Die Orgel sei für alle da, für die Huren wie für die Pfaffen, befand Hannes Meyer. Und umgekehrt: für die Orgel sei alles da, das Präludium mit Fuge wie das Volkslied und der Zapfenstreich. Das hat er absolut wörtlich genommen. Ausgebildet vom Zürcher Grossmünsterorganisten Hans Vollenweider und dem Basler Komponisten Rudolf Moser, war Hannes Meyer ein einziges Mal angestellt: in dem guten Jahrzehnt zwischen 1967 und 1978 als Organist an der reformierten Kirche Arosa. Seither war er freischaffend tätig, und er lebte nicht schlecht davon. Das darum, weil er die eng mit der Kirche verbundene Orgel ihrer Fesseln entledigte und sie zu den Menschen brachte, hauptsächlich zu den orgelfremden unter ihnen. Er gab nicht nur Konzerte und Kurse auf der ganzen Welt, als geborener Ohrenöffner und Lustmacher bot er etwa auch Orgelwochen an, bei denen er ganztags auf der Orgelbank anzutreffen war und dort Jung und Alt hören, spüren und erfahren liess. Sogar die ganz Kleinen durften auf die Bank hüpfen und dem riesigen Instrument einige Töne entlocken.
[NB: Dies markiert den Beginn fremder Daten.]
This design comes from an exercise in tuning for small area, a short achievable clock period and few clock cycles per item on the open sky130 flow, not from production work. Where RTL was checked, it was by simulation tests only, not by an equivalence proof against the original. Function not checked in runs 2 to 8: the RTL went through the layout flow alone.

<file path="config.mk">
export PLATFORM = sky130hd
export DESIGN_NAME = bin2bcd
export DESIGN_NICKNAME = bin2bcd
export VERILOG_FILES = /design/flow/design.v
export SDC_FILE = /design/flow/constraint.sdc
export NUM_CORES = 4
export LEC_CHECK = 0
export CAP_MARGIN = 20
export CORE_MARGIN = 2
export CORE_UTILIZATION = 40
export SLEW_MARGIN = 20
</file>
<file path="constraint.sdc">
create_clock -name core_clock -period 5.0 [get_ports {clk}]
set_input_delay 1.0000 -clock core_clock [delete_from_list [all_inputs] [get_ports {clk}]]
set_output_delay 1.0000 -clock core_clock [all_outputs]
set_load 0.01 [all_outputs]
</file>
<file path="design.v">
`timescale 1ns / 1ps
module bin2bcd(
    input clk,
    input reset,
    input start,               
    input [11:0] bin_in,       
    output reg [15:0] bcd_out,  
    output reg done             
);
    reg [11:0] bin_q;
    always @(posedge clk)
        bin_q <= bin_in;
    always @(posedge clk or posedge reset)
    begin
        if (reset)
            done <= 1'b0;
        else
            done <= start;
    end
    integer i;
    reg [27:0] d;
    always @(*)
    begin
        d = {16'd0, bin_q};
        for (i = 0; i < 12; i = i + 1) begin
            if (d[15:12] > 4) d[15:12] = d[15:12] + 4'd3;
            if (d[19:16] > 4) d[19:16] = d[19:16] + 4'd3;
            if (d[23:20] > 4) d[23:20] = d[23:20] + 4'd3;
            if (d[27:24] > 4) d[27:24] = d[27:24] + 4'd3;
            d = d << 1;
        end
        bcd_out = d[27:12];
    end
endmodule
</file>
<file path="run.sh">
#!/bin/bash
# synth_recipe.tcl (not shown) runs the flow's synth.tcl, then flattens the netlist and writes it again
# the make line also repeats each setting of config.mk as NAME=value (left out here)
make -C /OpenROAD-flow-scripts/flow DESIGN_CONFIG=/design/flow/config.mk WORK_HOME=/design/flow/orfs CLKGATE_MAP_FILE= SYNTH_SCRIPT=/design/flow/synth_recipe.tcl finish
</file>
==> results.ini, run 1 <==
[status]
status = finished with violations
violations = negative setup slack

[sta]
slew_headroom_pct = 59.1
drv_slew = 0
worst-slew-pin-transition_ns = 0.605
finalSetupViolCount = 12
rsz0062_at_grt = yes
layout_min_cycle_time_ns = 7.05
setup_slack_ns = -2.05
fmax_mhz = 142
hold_viol = 0
min_period_over_period_pct = 141

[logic_synthesis]
synth_most_common_cell = nor2_1
synth_nets = 427
postSynthAreaPerCell_um2 = 6.91
synth_edf_count = 0
synth_seq_area_share_pct = 9.63
synth_commonest_cells = 44 x nor2_1, 42 x nand2_1, 31 x a21oi_1
synthTopCellsByArea = dfxtp_1 8.7%, nor2_1 6.0%, ha_1 5.9%
ys_async_sr_fraction_pct = 7.69
synth_ff_type = dfxtp_1
synth_seq_cells = 13
synth_cell_types = 80
synth_top_area_share_pct = 8.72
synth_area_mm2 = 0.00276
yosysWarnings = 1
synth_top_area_cell = dfxtp_1
syn_inst = 399

[routing]
drt_iter0_markers = 364
viasPerCell = 5.88
finalWirelength_um = 10600
route.vias.total = 3929
drc = 0
wire_per_inst_um = 15.8
drt_first_pass_iters = 5
ant_nets = 0

[clocking]
hold_buffers = 0
cts_buffers = 3
h-tree-depth = 1
cts_num_sinks = 13
clockBufferDepth = 2
clkTransAtPathRegs_ns = 0.07
cts_root_buffer = clkbuf_8
cts_tree = yes

[global_routing]
grt_overflow = 0
antenna_found_initial = 0
grt_pass1_wl_um = 17100
grt_max_degree = 24
grt_usage_pct = 27.2
grt_pass1_vias = 3817

[worst_setup_path]
end_kind = output port
path_common_cell = ha_4
arrival_ns = 6.05
critPathMaxFanout = 7
cp-start-kind = flop
crit_type = reg2out
cp_top_family = compound AO/OA/AOI/OAI gates
required_ns = 4.00
slowest_delay_ns = 0.39
slowest_stage = a2111oi_4
worst-path-buf-inv = 5

[placement]
dp_hpwl_um = 7260
port-buffer-count = 30
place_area_mm2 = 0.00441
gp_congestion = 0.942

[die]
die_h_um = 87.0
ios = 32
initial_utilization_pct = 41.0
num_rows = 30
die_w_um = 87.0
dieArea_mm2 = 0.00757
coreArea_mm2 = 0.00672

[final_layout]
area_delta_synth_final_pct = 78.2
multi_input_area_mm2 = 0.00276
antenna_cells = 0
nets = 617
n_fill_cell = 528
drive_gt1_share_pct = 49.3
regArea_um2 = 270
post-route-cell-area_mm2 = 0.00491

[min_path]
min_path_type = in2async

[run]
cap_violations = 0

-- worst max-delay path by stage --
stage,start,to,slack [ns],depth (start not counted)
final,bin_q[9]$_DFF_P_,bcd_out[10],-2.05,32
after global placement,bin_q[10]$_DFF_P_,bcd_out[10],-2.13,29
after floorplan,bin_q[9]$_DFF_P_,bcd_out[2],-1.74,31
after global routing,bin_q[9]$_DFF_P_,bcd_out[10],-2.36,32
after CTS,bin_q[9]$_DFF_P_,bcd_out[10],-2.02,33
after detailed placement,bin_q[10]$_DFF_P_,bcd_out[10],-2.23,29
-- cells by family after synthesis --
| group | share of synthesized area [%] |
|---|---|
| buffers and inverters | 6.81 |
| xor gates and xnor gates | 5.31 |
| and+or+nand+nor | 28.4 |
| adders and majority gates | 5.90 |
| muxes | 8.08 |
| other | 0.136 |
| AOI/OAI and AO/OA | 35.7 |
| DFF | 9.63 |
-- cells in the final DEF, fill, tap and decap left out, types with 7 or more instances in the layout --
cell               n
nor2_1            38
nand3_1           17
a21oi_1           24
o211ai_1          10
nand2_1           41
nand2b_1           7
o21ai_0           19
dfxtp_1           10
nor3_1             9
clkdlybuf4s50_1   16
buf_4            172
inv_1             12
buf_6             10
buf_2             11
xnor2_1            9
-- stage by stage --
step | setup slack, ns | hold WS, ns | cells | TNS [ns] | util, %
2_1_floorplan | -1.74 | 0.729 | 399 | -18.70 | -
3_3_place_gp | -2.13 | 1.14 | 631 | -23.17 | 65.7
3_5_place_dp | -2.23 | 1.14 | 631 | -24.60 | 65.7
4_1_cts | -2.02 | 0.869 | 663 | -21.67 | 70.6
5_1_grt | -2.36 | 0.876 | 668 | -25.65 | 73.1
6_report | -2.05 | 0.872 | 668 | -22.28 | 73.1
-- cell type report --
class                      instances  area share, %
clock buffer                       3          0.841
clock inverter                     1          0.102
inverter                          17           1.35
multi-input combinational        342           56.2
sequential                        13           5.50
tap                               80           2.04
timing repair buffer             212           33.9
-- flip-flops by register name, indices dropped and copies added (netlist names) --
signal and cells:
bin_q 12, done 1
-- per-layer routing --
layer / GRT usage [%] / share of wire [%]
met5: 0 / 0
met1: 34.6 / 43
met3: 4.36 / 5.1
met4: 6.96 / 2.1
met2: 47.4 / 50
-- repair_timing --
action	4_1_cts	5_1_grt
gates cloned	0	0
pin swaps	21	19
gates resized for setup	75	38
buffers inserted	29	8
endpoints found under the setup margin	14	14
Testbench counts, summed over its fixed seeds: cycles 3,200, conversions 3,200.
==> inputs of run 2 (changes only) <==
--- a/design.v
+++ b/design.v
@@ -18,4 +18,15 @@
             done <= start;
     end
+    function [3:0] add3;
+        input [3:0] d;
+        reg ge5;
+        begin
+            ge5 = d[3] | (d[2] & (d[1] | d[0]));
+            add3[3] = ge5;
+            add3[2] = (d[2] & ~d[1] & ~d[0]) | (d[3] & d[0]);
+            add3[1] = (d[1] & (~d[2] | d[0])) | (d[3] & ~d[0]);
+            add3[0] = ge5 ? ~d[0] : d[0];
+        end
+    endfunction
     integer i;
     reg [27:0] d;
@@ -24,8 +35,7 @@
         d = {16'd0, bin_q};
         for (i = 0; i < 12; i = i + 1) begin
-            if (d[15:12] > 4) d[15:12] = d[15:12] + 4'd3;
-            if (d[19:16] > 4) d[19:16] = d[19:16] + 4'd3;
-            if (d[23:20] > 4) d[23:20] = d[23:20] + 4'd3;
-            if (d[27:24] > 4) d[27:24] = d[27:24] + 4'd3;
+            if (i >= 3) d[15:12] = add3(d[15:12]);
+            if (i >= 6) d[19:16] = add3(d[19:16]);
+            if (i >= 9) d[23:20] = add3(d[23:20]);
             d = d << 1;
         end
==> run 2 against run 1 <==
Compared with the run above: critical path type unchanged; now clean on timing, DRC and antenna; via count shrank 38%; flip-flop and latch count is the same.
==> results.ini, run 2 <==
[placement]
port-buffer-count = 30  ; unchanged
dp_hpwl_um = 4170  ; -42%
dp_cells = 398  ; -37%
gp_congestion = 0.849  ; -9.9%

[clocking]
h-tree-depth = 1  ; unchanged
cts_buffers = 3  ; unchanged
clkTransAtPathRegs_ns = 0.05  ; -0.02 ns
cts_tree = yes
cts_root_buffer = clkbuf_8
cts_num_sinks = 13  ; unchanged
hold_buffers = 0  ; unchanged
clockBufferDepth = 2  ; unchanged

[final_layout]
n_fill_cell = 529  ; +0.19%
area_delta_synth_final_pct = 29.6
drive_gt1_share_pct = 22.6  ; -27 points
final_util_pct = 54.5  ; -19 points
final_common_cell = clkdlybuf4s50_1
final_cell_mix = 22 x clkdlybuf4s50_1, 21 x nand2_1, 20 x buf_4
nets = 352  ; -43%
antenna_cells = 0  ; unchanged
largest-register = bin_q
instances_no_fill = 406  ; -39%
largest_reg_flops = 12  ; unchanged
reg.largest.list = bin_q x12, done x1

[sta]
finalSetupViolCount = 0  ; -12
min_period_over_period_pct = 96.9  ; -44 points
hold_viol = 0  ; unchanged
layout_min_cycle_time_ns = 4.84  ; -2.20 ns
slew_headroom_pct = 58.7  ; -0.47 points
fmax_mhz = 206  ; +45%
drv_slew = 0  ; unchanged
worst-slew-pin-transition_ns = 0.620  ; +0.0148 ns
holdWs_ns = 0.894  ; +0.0213 ns
setup-tns-final_ns = 0  ; +22.28 ns

[logic_synthesis]
postSynthAreaPerCell_um2 = 7.16  ; +3.6%
ys_async_sr_fraction_pct = 7.69  ; unchanged
synth_top_area_share_pct = 11.0  ; +2.3 points
synth_seq_cells = 13  ; unchanged
yosysWarnings = 1  ; unchanged
syn_inst = 306  ; -23%
synthTopCellsByArea = dfxtp_1 11%, o21ai_0 3.9%, nand3_1 3.7%
synth_commonest_cells = 21 x nand2_1, 21 x nor2_1, 17 x o21ai_0
synth_edf_count = 0  ; unchanged
synth_area_mm2 = 0.00219  ; -21%
synth_cell_types = 80  ; unchanged
synth_seq_area_share_pct = 12.1  ; +2.5 points
synth_nets = 321  ; -25%
synth_top_area_cell = dfxtp_1
synth_ff_type = dfxtp_1

[routing]
route.vias.total = 2453  ; -38%
drt_first_pass_iters = 4  ; -1
wire_per_inst_um = 14.3  ; -9.6%
drt_iter0_markers = 225  ; -38%
finalWirelength_um = 5800  ; -45%
drc = 0  ; unchanged
ant_nets = 0  ; unchanged
viasPerCell = 6.04  ; +2.7%

[global_routing]
grt_pass1_vias = 2145  ; -44%
grt_usage_pct = 18.3  ; -8.9 points
grt_overflow = 0  ; unchanged
grt_max_degree = 22  ; -8.3%
antenna_found_initial = 0  ; unchanged
grt_pass1_wl_um = 9630  ; -44%

[die]
initial_utilization_pct = 42.1  ; +1.1 points
ios = 32  ; unchanged
die_h_um = 78.0  ; -10%
coreArea_mm2 = 0.00520  ; -23%
die_w_um = 78.0  ; -10%
dieArea_mm2 = 0.00608  ; -20%
num_rows = 26  ; -13%

[worst_setup_path]
arrival_ns = 3.84  ; -2.21 ns
crit_start = bin_q[7]$_DFF_P_
slowest_delay_ns = 0.55  ; +0.16 ns
slowest_stage = clkdlybuf4s50_1
critPathMaxFanout = 10  ; +3
end_kind = output port
required_ns = 4.00  ; about the same
path_common_cell = buf_4
crit_type = reg2out
cp-start-kind = flop
worst-path-buf-inv = 4  ; -1
cp_top_family = compound AO/OA/AOI/OAI gates
crit_chain = nor4bb_4 -> a221o_1 -> buf_4 -> o31ai_4 -> nand3_1 -> buf_4 -> o21ai_1 -> a211oi_1 -> buf_4 -> a211o_1 -> nand3_2 -> nor2_2 -> o32a_1 -> o21ai_1 -> clkdlybuf4s50_1

[status]
status = timing/DRC/antenna clean

[run]
cap_violations = 0  ; unchanged

[min_path]
min_path_type = in2async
Geradezu zwingend verband sich dieses Berufsverständnis mit einem ausserordentlich weiten musikalischen Horizont. Auf die «Schanfigger Bauernhochzeit», die seinen Namen weitherum bekannt gemacht hat, folgen auf der Langspielplatte «SpielOrgelSpiel» ein kurzes Stück von Hannes Meyer zu Ehren des Alphorns, in dem das berühmte Alphorn-Fa, vor dem sich auch Johannes Brahms verneigt hat, nicht fehlt, und später der «Cäcilienmarsch» des Einsiedler Benediktiners Anselm Schubiger. Wer sich heute im Internet nach Aufnahmen mit Hannes Meyer umtut, wird leicht fündig. Zum Beispiel kanner sich eine zweite Ausgabe von «SpielOrgelSpiel», aufgenommen in der Kirche von Bäretswil im Zürcher Oberland, zu Gemüte führen. Dort erklingt etwa der fröhliche Monte-Crappa-Marsch, in dem man Hannes Meyers Umgang mit gebundenen und gestossenen Noten besonders gut verfolgen kann. Und die 1997 bei Tudor erschienene CD «Stars and Pipes Forever» enthält als abschliessendes Feuerwerk eine vom Organisten erstellte Einrichtung von Maurice Ravels Orchesterwerk «Boléro», für die mit Dieter Zimmer ein Schlagzeuger mit von der Partie ist. Dieser spektakuläre Track, auf der Orgel des Münsters zu Konstanz gespielt, lebt ganz toll von Rhythmusgefühl und Farbensinn. Das ist es eben, was, unter manch anderem, das Orgelspiel Hannes Meyers auszeichnete.